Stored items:
╭──

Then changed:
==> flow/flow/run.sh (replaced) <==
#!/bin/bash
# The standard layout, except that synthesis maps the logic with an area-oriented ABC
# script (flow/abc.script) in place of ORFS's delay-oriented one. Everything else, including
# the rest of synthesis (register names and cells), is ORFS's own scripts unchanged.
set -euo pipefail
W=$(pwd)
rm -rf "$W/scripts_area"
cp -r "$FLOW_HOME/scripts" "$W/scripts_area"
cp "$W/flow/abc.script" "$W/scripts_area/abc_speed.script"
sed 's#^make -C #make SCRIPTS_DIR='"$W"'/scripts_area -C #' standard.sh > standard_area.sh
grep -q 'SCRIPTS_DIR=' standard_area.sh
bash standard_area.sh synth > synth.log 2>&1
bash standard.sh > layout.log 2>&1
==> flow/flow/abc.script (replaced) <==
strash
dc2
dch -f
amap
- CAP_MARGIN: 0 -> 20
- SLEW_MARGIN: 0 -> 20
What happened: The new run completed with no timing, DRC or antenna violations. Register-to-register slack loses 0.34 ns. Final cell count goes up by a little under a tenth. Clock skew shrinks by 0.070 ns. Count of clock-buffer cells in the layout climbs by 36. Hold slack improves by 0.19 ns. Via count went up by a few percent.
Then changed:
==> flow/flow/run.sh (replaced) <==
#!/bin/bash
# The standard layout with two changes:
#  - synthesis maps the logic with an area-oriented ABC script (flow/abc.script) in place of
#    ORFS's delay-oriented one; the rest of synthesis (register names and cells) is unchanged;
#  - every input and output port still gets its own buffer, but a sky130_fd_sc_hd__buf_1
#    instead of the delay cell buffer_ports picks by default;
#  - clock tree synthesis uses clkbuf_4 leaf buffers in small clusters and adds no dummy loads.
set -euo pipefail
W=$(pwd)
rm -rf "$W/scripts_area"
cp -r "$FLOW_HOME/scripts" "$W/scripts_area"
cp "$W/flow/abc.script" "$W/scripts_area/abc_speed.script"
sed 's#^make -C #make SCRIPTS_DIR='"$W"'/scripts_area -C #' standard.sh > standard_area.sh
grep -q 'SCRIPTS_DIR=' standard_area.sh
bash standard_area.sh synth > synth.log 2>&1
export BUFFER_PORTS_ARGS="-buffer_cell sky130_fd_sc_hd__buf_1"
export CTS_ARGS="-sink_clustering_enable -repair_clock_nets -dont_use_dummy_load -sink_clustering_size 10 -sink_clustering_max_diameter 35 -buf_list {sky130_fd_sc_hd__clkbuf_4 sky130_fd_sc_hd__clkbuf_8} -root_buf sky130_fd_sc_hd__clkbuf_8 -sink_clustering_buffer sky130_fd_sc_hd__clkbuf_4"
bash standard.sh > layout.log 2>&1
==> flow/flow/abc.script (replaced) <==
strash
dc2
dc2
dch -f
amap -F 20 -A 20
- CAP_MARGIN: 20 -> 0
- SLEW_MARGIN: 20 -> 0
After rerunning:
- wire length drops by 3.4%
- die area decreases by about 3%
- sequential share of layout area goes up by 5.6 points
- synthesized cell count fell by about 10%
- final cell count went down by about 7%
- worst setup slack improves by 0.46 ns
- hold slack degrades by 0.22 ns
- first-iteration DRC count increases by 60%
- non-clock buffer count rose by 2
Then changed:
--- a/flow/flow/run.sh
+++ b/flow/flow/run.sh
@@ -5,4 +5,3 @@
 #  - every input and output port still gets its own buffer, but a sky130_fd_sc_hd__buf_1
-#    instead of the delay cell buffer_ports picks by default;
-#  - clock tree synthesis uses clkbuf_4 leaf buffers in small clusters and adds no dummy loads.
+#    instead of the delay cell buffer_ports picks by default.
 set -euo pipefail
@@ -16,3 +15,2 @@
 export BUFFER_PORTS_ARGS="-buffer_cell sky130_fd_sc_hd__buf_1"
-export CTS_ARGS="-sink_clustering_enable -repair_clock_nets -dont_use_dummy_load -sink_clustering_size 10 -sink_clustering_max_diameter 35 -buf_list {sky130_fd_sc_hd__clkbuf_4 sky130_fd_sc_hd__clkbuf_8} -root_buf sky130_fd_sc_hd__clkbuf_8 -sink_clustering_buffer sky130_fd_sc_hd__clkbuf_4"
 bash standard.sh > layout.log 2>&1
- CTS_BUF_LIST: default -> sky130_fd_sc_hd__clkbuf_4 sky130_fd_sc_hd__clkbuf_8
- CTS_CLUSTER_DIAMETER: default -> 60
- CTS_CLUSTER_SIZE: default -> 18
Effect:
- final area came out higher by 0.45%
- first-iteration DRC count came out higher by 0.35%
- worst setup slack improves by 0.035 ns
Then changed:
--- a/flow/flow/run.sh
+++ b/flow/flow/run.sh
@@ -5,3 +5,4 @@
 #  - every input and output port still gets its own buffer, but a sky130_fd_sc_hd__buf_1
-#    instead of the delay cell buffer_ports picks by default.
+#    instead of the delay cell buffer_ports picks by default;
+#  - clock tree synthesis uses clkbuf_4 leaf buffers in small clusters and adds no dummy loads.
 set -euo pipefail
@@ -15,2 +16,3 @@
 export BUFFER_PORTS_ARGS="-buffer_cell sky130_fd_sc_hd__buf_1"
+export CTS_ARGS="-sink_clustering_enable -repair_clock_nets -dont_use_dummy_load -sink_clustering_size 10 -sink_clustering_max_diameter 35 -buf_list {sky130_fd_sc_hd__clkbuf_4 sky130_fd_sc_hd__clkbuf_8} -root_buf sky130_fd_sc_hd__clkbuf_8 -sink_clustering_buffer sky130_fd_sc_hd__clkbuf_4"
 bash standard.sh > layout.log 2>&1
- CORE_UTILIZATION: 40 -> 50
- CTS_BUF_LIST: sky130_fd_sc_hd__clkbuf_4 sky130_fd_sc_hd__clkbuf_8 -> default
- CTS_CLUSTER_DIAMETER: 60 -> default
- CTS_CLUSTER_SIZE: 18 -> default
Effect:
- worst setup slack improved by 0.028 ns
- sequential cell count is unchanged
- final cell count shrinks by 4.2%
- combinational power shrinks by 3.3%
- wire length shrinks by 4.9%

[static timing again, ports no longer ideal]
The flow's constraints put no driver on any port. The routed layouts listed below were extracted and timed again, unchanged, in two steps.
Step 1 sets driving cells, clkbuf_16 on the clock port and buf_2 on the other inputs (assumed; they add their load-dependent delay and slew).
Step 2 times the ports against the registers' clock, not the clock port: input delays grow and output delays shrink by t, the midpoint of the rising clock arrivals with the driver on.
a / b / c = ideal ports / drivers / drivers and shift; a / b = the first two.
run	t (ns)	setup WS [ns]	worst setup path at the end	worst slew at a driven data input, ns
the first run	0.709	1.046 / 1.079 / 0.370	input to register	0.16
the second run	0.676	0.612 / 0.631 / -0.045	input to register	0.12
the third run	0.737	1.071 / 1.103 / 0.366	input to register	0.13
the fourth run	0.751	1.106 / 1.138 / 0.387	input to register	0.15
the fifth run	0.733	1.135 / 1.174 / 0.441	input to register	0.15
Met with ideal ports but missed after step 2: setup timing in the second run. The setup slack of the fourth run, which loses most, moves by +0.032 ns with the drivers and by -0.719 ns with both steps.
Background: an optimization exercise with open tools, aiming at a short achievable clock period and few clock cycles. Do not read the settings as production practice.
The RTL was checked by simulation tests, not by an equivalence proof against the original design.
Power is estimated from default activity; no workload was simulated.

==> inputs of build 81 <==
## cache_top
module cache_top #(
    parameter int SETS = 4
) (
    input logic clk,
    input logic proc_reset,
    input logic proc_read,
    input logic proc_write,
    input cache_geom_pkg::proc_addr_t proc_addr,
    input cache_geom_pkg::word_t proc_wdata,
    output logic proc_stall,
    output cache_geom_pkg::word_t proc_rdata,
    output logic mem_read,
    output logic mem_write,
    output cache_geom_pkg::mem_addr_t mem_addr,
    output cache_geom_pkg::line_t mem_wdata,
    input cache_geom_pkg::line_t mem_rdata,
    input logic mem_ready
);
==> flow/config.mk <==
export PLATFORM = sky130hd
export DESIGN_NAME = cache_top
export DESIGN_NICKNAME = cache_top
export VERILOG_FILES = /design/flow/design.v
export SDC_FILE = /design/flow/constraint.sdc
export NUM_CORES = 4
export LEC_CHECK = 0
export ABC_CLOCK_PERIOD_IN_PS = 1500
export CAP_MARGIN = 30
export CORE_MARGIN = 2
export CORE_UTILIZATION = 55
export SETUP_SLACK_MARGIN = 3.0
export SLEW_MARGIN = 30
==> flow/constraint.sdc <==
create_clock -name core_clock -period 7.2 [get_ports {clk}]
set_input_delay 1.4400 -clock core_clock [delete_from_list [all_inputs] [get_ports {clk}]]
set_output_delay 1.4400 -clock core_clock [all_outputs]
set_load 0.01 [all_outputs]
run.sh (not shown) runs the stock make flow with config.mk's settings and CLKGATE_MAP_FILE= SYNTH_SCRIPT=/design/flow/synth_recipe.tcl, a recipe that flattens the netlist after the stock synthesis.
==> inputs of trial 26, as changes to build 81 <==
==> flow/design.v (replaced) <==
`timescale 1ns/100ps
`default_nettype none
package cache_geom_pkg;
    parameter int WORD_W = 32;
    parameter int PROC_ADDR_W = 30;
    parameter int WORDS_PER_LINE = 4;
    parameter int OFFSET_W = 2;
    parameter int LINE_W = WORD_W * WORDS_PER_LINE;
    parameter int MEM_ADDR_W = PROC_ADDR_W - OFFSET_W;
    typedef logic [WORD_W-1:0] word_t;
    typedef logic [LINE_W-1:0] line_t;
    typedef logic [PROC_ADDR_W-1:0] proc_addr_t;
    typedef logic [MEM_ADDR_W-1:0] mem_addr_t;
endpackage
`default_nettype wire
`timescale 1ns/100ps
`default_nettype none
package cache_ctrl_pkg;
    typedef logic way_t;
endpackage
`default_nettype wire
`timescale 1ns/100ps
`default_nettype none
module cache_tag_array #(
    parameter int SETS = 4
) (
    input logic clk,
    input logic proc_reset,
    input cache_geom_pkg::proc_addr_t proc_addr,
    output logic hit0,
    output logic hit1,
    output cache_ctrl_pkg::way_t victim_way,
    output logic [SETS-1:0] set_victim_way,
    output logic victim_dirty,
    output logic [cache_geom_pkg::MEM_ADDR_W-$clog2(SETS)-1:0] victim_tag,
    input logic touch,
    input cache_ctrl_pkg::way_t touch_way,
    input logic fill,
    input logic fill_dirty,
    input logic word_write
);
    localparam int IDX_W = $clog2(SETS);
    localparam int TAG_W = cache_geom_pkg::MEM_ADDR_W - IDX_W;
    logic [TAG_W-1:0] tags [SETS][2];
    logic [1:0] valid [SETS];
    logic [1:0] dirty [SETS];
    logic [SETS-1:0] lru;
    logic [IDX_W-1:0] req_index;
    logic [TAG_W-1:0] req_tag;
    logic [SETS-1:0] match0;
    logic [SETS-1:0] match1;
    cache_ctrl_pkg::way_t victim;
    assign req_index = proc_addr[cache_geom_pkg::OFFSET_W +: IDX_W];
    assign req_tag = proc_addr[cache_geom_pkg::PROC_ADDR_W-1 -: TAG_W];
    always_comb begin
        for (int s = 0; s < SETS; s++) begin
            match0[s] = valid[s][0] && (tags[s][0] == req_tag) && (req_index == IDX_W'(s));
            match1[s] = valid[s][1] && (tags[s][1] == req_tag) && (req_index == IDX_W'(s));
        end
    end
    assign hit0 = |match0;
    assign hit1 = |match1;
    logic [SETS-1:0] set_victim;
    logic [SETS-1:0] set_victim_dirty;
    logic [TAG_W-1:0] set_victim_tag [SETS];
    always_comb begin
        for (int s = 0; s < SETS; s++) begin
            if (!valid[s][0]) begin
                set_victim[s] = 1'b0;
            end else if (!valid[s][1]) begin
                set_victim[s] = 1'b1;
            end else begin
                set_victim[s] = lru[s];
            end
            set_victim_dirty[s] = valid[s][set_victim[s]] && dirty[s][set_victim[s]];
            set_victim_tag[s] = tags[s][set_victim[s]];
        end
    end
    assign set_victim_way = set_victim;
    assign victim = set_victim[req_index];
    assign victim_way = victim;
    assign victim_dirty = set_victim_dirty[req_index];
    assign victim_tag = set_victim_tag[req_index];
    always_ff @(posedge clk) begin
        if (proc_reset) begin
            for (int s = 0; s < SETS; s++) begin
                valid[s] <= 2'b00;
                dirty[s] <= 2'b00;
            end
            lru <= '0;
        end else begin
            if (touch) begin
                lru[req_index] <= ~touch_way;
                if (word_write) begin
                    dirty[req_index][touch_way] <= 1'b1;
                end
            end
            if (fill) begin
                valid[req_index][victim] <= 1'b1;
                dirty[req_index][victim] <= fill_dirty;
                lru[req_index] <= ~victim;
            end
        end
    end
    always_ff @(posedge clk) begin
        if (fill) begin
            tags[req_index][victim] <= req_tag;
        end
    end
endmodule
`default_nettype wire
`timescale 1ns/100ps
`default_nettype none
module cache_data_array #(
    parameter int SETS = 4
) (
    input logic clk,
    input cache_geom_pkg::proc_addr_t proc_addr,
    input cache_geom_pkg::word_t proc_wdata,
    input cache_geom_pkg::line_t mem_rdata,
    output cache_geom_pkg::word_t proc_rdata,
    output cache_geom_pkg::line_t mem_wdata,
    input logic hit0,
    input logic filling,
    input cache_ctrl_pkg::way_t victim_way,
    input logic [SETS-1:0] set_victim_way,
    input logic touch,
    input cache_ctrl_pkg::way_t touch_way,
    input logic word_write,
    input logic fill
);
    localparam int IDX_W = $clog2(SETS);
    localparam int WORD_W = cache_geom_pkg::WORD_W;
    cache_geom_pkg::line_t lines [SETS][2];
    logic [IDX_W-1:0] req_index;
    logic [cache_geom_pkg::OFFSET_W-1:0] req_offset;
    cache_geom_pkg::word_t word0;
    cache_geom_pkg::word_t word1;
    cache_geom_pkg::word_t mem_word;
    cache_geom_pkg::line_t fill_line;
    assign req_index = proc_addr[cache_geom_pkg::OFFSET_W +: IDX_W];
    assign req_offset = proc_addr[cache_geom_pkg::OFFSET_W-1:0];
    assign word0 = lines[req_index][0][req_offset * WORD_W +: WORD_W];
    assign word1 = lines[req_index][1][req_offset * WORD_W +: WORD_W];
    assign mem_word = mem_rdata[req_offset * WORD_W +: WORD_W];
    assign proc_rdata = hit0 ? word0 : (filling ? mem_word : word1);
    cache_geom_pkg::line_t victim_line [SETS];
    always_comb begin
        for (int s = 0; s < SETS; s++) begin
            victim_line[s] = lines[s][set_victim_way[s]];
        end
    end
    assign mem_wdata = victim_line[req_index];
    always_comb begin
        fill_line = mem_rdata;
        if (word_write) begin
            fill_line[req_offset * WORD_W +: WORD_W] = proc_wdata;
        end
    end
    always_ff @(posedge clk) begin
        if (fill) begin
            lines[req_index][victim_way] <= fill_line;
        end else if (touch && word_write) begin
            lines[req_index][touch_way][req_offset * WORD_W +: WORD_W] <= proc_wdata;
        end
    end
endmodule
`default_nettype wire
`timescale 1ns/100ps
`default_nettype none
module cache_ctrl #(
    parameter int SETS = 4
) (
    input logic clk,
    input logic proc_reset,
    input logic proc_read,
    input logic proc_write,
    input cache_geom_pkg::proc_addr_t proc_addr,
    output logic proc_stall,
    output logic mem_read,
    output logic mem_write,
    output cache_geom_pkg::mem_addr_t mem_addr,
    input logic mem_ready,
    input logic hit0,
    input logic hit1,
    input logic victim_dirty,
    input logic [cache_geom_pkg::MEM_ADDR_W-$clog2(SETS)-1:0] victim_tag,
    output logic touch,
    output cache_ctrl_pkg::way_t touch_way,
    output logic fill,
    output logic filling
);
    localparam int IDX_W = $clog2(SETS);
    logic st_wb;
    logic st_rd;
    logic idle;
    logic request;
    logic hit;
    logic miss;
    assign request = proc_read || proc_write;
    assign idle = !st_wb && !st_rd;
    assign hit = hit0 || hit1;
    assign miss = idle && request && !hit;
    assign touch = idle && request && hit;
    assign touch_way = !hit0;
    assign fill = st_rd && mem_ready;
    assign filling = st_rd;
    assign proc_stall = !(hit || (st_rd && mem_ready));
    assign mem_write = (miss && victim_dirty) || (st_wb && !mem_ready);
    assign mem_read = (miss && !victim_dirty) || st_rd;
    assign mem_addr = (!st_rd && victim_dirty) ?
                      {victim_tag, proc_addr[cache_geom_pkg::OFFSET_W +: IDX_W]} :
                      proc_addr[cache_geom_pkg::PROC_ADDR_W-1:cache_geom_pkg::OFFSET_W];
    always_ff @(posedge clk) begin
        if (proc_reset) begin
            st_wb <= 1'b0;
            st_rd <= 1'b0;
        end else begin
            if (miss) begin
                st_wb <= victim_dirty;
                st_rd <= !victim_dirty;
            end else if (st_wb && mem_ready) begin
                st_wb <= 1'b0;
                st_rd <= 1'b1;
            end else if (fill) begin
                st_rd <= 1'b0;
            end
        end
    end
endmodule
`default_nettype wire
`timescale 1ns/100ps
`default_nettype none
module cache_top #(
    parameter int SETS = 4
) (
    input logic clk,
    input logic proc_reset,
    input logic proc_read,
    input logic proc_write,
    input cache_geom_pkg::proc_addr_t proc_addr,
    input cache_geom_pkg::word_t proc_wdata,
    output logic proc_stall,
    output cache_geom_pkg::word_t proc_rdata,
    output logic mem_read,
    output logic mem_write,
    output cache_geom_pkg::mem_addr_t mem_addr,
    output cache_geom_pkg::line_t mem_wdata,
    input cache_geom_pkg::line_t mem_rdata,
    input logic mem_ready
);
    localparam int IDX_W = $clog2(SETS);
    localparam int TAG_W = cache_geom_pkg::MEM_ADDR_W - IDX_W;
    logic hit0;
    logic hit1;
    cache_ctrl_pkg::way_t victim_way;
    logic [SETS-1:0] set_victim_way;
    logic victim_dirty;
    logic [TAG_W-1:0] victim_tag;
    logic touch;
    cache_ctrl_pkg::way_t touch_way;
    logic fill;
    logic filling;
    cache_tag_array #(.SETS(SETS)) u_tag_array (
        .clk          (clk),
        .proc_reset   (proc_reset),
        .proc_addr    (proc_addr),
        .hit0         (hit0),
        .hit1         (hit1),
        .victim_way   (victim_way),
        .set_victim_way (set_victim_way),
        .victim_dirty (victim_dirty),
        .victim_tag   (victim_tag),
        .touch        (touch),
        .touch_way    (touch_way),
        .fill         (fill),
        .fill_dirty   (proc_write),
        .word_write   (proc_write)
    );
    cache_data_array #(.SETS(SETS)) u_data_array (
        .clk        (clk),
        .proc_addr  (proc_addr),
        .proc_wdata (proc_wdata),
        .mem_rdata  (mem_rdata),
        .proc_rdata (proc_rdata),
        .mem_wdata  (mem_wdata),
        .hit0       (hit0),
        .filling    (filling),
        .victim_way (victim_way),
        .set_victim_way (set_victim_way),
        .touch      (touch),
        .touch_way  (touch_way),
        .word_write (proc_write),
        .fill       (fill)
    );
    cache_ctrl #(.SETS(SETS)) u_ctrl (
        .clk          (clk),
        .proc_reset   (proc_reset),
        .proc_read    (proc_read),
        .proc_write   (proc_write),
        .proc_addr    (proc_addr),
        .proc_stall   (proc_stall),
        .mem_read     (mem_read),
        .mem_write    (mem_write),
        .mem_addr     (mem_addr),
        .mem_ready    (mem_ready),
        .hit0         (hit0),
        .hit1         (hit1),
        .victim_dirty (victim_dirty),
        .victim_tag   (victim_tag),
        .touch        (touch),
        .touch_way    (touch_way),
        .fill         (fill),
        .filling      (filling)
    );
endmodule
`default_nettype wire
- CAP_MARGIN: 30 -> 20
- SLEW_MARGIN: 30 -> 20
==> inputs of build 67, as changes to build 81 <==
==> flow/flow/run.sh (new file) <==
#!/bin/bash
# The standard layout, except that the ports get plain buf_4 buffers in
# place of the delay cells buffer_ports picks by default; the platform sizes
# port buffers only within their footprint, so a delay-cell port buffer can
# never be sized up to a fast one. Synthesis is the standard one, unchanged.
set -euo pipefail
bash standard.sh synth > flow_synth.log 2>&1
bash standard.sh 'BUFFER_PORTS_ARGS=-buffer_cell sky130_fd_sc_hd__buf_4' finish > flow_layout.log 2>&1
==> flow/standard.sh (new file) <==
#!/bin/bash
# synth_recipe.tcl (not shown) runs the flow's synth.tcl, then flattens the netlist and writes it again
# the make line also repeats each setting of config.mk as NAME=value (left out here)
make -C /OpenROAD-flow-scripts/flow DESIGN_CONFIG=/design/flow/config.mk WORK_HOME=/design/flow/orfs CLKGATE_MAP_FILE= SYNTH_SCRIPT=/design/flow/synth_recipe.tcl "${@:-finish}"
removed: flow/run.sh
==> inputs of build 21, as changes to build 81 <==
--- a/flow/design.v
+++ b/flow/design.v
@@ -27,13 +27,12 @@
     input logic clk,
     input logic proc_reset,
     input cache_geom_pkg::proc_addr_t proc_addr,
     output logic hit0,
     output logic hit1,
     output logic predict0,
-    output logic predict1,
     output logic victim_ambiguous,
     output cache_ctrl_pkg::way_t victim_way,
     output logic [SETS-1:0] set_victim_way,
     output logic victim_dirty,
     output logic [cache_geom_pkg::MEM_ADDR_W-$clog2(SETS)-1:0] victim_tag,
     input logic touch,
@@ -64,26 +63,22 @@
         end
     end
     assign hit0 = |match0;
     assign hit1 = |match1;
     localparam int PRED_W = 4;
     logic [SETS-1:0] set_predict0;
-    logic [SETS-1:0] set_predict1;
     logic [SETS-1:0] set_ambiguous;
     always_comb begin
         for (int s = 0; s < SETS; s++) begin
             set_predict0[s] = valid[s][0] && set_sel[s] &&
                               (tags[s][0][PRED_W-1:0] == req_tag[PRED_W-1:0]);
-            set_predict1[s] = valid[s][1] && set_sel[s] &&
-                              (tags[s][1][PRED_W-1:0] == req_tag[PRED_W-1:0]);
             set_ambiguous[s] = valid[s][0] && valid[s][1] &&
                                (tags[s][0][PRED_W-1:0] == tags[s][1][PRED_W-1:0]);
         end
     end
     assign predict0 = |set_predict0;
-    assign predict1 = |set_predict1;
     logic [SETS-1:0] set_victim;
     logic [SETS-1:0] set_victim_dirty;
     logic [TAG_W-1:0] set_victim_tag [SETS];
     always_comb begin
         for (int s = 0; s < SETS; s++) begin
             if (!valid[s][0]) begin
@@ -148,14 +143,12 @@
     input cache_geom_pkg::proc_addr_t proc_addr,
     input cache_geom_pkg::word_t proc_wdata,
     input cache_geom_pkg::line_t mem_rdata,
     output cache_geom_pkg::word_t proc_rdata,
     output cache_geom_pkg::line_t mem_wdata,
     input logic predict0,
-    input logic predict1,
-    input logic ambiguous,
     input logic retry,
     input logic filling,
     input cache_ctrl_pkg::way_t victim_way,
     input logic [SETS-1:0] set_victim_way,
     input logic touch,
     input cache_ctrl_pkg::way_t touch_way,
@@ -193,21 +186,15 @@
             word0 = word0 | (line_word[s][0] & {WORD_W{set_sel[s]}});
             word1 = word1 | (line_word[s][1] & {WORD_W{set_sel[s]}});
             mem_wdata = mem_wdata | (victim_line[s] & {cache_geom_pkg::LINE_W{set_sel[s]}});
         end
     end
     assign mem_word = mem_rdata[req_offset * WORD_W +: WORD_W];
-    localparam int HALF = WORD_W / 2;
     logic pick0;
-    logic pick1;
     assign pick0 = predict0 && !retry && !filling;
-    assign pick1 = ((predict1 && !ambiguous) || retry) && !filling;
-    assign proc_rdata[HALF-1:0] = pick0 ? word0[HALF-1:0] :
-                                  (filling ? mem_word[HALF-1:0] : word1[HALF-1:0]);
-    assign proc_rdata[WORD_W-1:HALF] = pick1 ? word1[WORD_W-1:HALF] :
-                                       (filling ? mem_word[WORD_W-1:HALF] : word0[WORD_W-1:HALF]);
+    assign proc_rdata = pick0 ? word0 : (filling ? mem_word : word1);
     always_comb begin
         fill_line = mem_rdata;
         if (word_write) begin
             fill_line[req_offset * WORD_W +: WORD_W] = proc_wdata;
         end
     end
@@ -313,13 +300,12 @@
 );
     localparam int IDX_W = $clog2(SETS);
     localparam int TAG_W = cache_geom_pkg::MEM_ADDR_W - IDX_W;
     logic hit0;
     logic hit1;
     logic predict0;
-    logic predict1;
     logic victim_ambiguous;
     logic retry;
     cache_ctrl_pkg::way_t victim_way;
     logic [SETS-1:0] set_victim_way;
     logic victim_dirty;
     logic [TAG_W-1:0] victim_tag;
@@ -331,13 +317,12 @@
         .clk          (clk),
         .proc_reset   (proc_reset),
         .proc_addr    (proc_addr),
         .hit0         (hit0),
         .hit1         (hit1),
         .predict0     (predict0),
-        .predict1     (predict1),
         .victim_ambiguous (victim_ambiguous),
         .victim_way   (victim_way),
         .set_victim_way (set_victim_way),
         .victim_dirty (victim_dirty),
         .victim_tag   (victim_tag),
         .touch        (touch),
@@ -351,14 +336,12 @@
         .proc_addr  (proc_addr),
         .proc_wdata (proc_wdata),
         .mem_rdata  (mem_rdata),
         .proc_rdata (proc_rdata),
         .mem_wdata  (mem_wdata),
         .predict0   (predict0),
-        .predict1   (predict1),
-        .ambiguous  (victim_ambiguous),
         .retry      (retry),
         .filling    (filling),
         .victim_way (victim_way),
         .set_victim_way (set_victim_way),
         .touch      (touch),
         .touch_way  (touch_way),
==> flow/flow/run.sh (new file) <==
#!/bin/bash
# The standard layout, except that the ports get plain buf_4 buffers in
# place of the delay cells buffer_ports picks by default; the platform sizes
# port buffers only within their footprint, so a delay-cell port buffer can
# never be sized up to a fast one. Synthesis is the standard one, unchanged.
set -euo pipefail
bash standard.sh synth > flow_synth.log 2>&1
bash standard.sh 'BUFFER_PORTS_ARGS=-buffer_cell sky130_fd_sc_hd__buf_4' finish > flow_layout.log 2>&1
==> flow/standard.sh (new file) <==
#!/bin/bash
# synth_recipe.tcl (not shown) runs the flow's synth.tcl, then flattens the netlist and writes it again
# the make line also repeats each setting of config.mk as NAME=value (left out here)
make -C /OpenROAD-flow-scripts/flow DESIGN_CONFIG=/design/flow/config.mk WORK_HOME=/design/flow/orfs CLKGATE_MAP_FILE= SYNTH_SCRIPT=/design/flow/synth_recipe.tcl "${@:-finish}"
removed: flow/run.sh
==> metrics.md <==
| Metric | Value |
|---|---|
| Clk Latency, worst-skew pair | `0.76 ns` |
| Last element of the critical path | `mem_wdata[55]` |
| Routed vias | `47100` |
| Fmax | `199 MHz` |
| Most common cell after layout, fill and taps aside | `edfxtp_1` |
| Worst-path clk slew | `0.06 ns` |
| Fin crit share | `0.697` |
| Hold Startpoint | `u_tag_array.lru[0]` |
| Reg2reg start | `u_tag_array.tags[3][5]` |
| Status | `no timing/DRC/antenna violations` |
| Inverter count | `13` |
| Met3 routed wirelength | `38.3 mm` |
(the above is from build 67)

╰──

◆ Action item ◆
Where does the string "names" appear in the records above? Show every line that holds it.

◆ Task solution ◆
# the rest of synthesis (register names and cells), is ORFS's own scripts unchanged.
#    ORFS's delay-oriented one; the rest of synthesis (register names and cells) is unchanged;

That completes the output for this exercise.